Collection entries
--

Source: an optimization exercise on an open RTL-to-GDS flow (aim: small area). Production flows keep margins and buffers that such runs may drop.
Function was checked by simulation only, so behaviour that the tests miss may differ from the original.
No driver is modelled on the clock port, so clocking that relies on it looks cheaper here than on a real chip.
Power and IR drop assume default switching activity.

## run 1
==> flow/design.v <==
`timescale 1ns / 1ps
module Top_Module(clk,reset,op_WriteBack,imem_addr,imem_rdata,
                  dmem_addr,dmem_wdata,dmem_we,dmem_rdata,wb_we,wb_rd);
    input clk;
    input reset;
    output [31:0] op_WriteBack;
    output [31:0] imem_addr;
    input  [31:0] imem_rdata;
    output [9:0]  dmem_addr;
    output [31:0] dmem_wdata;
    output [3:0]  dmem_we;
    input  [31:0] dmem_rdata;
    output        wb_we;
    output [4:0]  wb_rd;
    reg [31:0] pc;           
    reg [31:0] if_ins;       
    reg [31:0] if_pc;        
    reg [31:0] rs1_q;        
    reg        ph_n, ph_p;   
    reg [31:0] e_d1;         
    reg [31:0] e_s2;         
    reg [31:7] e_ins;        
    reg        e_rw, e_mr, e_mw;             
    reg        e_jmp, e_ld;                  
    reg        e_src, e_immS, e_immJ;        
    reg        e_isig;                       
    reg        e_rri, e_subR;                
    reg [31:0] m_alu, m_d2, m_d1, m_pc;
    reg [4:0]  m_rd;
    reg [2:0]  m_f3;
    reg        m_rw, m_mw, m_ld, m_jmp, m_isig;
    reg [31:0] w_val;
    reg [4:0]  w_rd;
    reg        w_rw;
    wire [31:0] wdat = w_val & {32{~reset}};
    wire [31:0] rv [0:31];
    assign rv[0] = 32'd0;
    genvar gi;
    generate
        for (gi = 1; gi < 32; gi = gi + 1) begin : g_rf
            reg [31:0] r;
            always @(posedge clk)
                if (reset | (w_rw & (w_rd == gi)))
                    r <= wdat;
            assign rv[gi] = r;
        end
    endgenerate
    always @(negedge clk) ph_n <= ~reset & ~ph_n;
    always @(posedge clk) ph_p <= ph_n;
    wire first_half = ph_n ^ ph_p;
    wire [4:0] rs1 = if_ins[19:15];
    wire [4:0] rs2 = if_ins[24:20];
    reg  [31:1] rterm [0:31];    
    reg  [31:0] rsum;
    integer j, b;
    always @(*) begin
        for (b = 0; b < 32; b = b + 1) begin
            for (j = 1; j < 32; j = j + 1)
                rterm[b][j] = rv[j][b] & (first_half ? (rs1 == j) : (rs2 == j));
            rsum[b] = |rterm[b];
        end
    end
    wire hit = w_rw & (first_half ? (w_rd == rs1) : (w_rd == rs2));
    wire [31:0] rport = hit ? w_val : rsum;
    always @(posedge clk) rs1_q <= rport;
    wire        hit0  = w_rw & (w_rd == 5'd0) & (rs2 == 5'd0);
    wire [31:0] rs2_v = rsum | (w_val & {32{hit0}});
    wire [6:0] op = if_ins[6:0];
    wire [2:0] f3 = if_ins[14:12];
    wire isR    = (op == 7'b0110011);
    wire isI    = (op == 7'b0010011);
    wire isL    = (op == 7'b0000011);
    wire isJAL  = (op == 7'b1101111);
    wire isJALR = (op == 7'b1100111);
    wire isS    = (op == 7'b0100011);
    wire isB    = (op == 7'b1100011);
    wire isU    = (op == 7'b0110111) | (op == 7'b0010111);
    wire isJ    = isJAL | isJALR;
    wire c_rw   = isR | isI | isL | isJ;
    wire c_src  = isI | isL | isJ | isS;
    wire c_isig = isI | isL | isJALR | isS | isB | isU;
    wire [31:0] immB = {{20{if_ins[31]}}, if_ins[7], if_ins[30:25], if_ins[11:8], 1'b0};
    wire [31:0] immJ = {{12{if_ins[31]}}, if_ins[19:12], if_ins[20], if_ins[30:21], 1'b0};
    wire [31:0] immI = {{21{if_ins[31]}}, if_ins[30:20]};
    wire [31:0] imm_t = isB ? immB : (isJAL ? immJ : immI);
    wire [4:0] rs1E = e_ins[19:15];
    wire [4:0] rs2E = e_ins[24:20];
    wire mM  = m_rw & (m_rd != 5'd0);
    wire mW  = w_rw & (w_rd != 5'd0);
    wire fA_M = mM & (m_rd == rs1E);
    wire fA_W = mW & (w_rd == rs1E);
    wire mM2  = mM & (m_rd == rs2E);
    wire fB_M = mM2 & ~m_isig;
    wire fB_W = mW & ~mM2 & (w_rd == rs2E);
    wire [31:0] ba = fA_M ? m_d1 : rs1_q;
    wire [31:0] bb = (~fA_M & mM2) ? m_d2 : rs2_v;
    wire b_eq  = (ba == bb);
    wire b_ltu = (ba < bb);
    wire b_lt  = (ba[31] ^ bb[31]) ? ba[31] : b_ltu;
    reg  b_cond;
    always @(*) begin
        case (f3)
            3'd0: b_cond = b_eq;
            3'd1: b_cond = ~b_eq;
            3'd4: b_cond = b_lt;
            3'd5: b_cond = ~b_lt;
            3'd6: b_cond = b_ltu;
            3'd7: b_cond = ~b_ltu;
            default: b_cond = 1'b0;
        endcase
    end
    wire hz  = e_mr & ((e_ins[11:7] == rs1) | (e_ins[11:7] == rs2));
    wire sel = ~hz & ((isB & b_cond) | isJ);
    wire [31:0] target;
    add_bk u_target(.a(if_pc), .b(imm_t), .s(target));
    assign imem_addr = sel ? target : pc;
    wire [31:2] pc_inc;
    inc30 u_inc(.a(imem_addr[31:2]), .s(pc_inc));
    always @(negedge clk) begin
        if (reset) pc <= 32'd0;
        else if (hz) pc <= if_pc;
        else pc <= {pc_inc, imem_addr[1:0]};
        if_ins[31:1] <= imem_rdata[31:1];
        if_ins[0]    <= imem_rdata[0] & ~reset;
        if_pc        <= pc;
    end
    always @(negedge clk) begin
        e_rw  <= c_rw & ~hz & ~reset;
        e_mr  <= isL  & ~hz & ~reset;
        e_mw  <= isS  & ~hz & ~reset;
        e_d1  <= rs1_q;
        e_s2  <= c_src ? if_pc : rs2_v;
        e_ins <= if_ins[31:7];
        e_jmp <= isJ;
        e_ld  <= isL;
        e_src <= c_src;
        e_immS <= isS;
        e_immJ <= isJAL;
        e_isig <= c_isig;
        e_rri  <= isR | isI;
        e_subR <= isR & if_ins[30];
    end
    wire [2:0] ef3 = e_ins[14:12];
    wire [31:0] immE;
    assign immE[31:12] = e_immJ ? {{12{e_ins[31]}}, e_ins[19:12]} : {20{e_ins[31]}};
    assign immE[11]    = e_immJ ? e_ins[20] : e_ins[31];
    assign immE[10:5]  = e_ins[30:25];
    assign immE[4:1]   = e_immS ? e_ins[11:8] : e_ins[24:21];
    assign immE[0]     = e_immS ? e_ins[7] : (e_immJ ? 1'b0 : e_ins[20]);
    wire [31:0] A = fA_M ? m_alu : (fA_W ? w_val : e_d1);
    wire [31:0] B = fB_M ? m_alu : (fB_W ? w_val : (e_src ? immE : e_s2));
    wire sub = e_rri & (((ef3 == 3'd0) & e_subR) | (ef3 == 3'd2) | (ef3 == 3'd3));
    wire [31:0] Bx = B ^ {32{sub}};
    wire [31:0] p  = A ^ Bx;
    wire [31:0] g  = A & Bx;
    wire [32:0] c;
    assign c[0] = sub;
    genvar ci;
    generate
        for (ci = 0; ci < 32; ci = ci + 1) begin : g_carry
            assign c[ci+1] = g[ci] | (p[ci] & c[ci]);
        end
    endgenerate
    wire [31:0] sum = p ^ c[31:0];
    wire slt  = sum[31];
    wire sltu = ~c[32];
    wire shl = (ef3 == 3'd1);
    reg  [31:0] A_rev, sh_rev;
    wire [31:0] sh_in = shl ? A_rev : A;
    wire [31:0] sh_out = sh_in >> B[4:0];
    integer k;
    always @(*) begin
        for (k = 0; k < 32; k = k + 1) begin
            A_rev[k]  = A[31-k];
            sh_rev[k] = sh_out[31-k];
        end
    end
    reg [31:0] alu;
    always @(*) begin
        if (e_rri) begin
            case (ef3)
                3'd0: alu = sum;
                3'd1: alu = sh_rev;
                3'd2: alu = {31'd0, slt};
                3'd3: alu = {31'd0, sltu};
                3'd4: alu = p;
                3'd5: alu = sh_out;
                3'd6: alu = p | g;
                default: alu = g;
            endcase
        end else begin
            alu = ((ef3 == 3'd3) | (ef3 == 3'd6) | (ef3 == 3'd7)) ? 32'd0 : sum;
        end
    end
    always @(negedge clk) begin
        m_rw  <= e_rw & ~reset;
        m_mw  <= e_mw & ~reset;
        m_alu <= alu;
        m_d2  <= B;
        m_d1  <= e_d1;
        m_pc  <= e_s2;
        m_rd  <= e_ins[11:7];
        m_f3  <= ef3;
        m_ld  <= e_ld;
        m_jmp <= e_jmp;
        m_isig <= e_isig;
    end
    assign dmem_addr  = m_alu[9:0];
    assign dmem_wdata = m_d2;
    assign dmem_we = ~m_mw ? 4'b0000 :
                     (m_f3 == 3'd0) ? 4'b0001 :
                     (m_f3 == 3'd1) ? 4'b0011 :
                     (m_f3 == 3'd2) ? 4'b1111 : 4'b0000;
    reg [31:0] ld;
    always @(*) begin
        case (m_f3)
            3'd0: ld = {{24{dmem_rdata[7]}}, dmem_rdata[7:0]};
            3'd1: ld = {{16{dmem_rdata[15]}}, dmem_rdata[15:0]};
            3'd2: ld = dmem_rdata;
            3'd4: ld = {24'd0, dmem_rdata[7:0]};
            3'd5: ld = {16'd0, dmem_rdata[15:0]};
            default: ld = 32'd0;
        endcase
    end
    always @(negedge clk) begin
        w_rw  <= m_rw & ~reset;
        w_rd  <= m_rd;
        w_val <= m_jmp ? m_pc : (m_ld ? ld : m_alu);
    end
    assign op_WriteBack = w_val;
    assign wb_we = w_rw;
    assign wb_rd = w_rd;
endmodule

--

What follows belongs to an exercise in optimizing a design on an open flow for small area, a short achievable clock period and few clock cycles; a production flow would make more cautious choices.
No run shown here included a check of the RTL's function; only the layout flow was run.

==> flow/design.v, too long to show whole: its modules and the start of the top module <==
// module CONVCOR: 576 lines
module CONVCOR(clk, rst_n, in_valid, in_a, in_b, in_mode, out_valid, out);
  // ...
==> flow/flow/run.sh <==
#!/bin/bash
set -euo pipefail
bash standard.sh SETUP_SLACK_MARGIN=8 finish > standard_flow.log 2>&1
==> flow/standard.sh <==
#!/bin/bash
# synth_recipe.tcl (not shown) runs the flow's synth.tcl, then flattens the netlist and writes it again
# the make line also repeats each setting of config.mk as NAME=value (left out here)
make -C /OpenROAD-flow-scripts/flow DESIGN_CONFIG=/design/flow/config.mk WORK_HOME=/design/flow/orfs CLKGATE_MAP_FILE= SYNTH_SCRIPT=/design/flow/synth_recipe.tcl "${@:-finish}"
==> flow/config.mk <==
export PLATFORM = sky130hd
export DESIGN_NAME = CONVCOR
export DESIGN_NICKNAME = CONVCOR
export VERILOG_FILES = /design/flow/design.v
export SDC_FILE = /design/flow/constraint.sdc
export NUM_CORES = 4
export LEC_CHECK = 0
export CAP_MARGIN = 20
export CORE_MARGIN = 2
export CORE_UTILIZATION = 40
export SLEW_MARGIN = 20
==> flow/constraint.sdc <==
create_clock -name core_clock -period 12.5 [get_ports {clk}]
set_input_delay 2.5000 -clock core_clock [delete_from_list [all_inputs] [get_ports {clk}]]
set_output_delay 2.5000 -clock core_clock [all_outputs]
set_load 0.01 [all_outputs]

--

DIRECTIONS:
Filter the entries above down to the lines containing the word "here".

REPLY:
No driver is modelled on the clock port, so clocking that relies on it looks cheaper here than on a real chip.
No run shown here included a check of the RTL's function; only the layout flow was run.
# the make line also repeats each setting of config.mk as NAME=value (left out here)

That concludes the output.